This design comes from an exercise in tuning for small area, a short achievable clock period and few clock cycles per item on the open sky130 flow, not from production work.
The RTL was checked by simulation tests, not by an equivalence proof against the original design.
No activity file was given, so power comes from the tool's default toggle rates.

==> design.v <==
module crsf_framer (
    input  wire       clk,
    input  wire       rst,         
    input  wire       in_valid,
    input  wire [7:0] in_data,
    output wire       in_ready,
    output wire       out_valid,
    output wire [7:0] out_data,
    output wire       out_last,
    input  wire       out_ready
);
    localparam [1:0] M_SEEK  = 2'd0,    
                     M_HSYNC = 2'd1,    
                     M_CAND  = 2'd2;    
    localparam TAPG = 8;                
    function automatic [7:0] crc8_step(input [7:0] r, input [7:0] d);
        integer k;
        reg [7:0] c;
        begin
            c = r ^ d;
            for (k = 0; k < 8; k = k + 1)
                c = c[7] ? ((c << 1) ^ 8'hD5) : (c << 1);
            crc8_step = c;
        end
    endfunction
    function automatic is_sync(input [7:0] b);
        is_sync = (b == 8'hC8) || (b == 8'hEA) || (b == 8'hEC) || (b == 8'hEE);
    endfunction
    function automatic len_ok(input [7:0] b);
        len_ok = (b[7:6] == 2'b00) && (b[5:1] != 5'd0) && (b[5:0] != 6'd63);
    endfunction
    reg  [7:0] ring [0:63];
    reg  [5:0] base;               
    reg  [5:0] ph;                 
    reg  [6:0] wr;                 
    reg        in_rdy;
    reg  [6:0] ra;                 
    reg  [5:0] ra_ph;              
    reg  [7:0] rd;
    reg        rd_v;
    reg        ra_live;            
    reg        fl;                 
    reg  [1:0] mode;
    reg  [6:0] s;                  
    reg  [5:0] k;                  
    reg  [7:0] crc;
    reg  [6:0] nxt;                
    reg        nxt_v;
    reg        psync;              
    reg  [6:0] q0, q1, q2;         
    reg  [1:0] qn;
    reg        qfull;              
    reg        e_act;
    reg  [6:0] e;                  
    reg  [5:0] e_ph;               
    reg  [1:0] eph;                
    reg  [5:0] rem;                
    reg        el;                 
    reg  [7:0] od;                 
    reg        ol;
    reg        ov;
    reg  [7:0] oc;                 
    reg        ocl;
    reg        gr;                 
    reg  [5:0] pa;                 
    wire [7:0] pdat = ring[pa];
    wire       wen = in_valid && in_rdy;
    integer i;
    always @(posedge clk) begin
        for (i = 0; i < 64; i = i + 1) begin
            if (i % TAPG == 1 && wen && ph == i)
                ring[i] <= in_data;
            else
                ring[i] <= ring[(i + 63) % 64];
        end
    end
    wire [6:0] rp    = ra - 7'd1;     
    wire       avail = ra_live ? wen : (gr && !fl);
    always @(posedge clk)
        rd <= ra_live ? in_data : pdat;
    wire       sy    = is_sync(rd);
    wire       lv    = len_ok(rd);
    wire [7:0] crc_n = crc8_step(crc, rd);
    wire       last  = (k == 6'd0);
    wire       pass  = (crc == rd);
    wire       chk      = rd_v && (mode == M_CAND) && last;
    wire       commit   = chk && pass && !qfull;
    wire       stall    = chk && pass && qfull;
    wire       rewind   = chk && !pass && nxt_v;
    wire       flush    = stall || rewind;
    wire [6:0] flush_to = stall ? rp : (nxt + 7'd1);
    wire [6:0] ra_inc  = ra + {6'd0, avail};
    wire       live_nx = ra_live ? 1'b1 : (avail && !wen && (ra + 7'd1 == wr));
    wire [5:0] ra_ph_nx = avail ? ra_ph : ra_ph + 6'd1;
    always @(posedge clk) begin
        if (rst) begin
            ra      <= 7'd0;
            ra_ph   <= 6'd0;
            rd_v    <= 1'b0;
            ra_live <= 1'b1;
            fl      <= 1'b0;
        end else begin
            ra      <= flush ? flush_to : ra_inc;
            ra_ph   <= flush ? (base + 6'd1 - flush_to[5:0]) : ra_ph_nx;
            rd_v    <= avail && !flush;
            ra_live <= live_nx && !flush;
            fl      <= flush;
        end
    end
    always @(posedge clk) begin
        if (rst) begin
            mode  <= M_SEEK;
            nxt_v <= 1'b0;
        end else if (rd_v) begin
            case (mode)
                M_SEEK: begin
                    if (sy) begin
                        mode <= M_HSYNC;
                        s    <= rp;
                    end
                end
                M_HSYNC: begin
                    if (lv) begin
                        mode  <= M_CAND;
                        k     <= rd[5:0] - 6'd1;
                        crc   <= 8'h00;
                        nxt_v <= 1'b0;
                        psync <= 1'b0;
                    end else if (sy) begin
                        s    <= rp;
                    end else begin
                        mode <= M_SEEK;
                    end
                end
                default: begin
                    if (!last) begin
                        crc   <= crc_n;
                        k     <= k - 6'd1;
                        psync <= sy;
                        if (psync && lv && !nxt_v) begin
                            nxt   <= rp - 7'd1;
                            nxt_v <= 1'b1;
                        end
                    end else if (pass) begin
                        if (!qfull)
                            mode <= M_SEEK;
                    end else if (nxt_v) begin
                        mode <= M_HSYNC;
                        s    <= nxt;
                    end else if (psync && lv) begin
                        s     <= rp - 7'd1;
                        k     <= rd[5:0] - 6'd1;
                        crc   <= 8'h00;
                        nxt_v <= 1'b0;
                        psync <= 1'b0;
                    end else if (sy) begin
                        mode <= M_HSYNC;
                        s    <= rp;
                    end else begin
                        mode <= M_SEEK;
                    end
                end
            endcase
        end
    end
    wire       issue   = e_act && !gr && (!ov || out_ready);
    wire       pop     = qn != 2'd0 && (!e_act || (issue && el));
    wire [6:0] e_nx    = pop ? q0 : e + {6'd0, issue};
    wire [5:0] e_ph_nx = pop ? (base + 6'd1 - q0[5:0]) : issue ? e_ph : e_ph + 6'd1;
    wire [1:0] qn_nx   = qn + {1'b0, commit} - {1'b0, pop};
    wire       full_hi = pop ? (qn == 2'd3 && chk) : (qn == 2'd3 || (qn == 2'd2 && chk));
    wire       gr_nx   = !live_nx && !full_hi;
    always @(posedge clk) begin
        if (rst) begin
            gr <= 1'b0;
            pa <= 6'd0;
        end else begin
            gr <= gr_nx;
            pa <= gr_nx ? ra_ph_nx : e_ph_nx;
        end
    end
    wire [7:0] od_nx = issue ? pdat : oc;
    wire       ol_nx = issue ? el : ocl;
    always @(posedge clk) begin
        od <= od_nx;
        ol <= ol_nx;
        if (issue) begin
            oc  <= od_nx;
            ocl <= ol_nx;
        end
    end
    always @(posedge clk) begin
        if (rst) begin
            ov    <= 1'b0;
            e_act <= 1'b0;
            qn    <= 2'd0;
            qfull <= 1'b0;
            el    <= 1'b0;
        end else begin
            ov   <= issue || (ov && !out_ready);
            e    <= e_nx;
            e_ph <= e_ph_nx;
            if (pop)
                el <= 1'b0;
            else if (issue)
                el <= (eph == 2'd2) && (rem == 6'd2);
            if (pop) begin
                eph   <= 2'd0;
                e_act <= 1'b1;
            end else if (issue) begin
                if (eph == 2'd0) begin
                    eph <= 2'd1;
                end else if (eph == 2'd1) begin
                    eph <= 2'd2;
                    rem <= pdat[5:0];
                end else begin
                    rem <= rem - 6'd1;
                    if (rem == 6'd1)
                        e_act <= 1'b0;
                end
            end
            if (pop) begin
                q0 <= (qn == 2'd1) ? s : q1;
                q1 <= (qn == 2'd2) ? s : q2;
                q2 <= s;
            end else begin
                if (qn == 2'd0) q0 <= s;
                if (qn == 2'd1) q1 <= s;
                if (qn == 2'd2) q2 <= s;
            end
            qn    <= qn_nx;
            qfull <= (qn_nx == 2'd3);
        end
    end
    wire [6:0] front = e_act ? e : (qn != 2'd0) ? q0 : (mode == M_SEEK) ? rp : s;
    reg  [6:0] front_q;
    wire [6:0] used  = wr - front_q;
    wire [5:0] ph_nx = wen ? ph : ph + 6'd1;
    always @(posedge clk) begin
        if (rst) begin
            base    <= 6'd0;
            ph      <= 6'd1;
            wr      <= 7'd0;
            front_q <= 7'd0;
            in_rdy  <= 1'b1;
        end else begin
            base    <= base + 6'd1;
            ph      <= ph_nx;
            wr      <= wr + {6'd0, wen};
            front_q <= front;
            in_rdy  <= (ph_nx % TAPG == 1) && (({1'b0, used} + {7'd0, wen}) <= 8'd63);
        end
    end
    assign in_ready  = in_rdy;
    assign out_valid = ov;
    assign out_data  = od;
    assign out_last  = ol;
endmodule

---

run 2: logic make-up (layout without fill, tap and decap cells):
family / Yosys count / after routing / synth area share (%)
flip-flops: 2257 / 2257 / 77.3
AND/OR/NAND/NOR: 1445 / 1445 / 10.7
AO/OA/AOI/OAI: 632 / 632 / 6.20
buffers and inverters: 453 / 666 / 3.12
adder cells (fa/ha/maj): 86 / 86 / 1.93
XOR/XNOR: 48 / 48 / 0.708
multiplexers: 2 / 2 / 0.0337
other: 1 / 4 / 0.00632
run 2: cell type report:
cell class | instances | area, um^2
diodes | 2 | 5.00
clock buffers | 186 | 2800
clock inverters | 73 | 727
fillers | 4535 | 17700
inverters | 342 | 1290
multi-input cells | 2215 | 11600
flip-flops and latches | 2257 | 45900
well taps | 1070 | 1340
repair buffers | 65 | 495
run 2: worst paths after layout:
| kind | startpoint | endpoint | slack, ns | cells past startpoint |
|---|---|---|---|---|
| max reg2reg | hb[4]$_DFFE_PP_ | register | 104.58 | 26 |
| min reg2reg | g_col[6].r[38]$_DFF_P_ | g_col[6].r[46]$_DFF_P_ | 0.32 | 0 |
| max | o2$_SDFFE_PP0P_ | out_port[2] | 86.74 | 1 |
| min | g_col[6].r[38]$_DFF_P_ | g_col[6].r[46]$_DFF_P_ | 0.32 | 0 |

*Problem to solve*. Nothing but a number belongs in the answer: the tally of lines in the data holding "inverters".

*Expected answer*. 3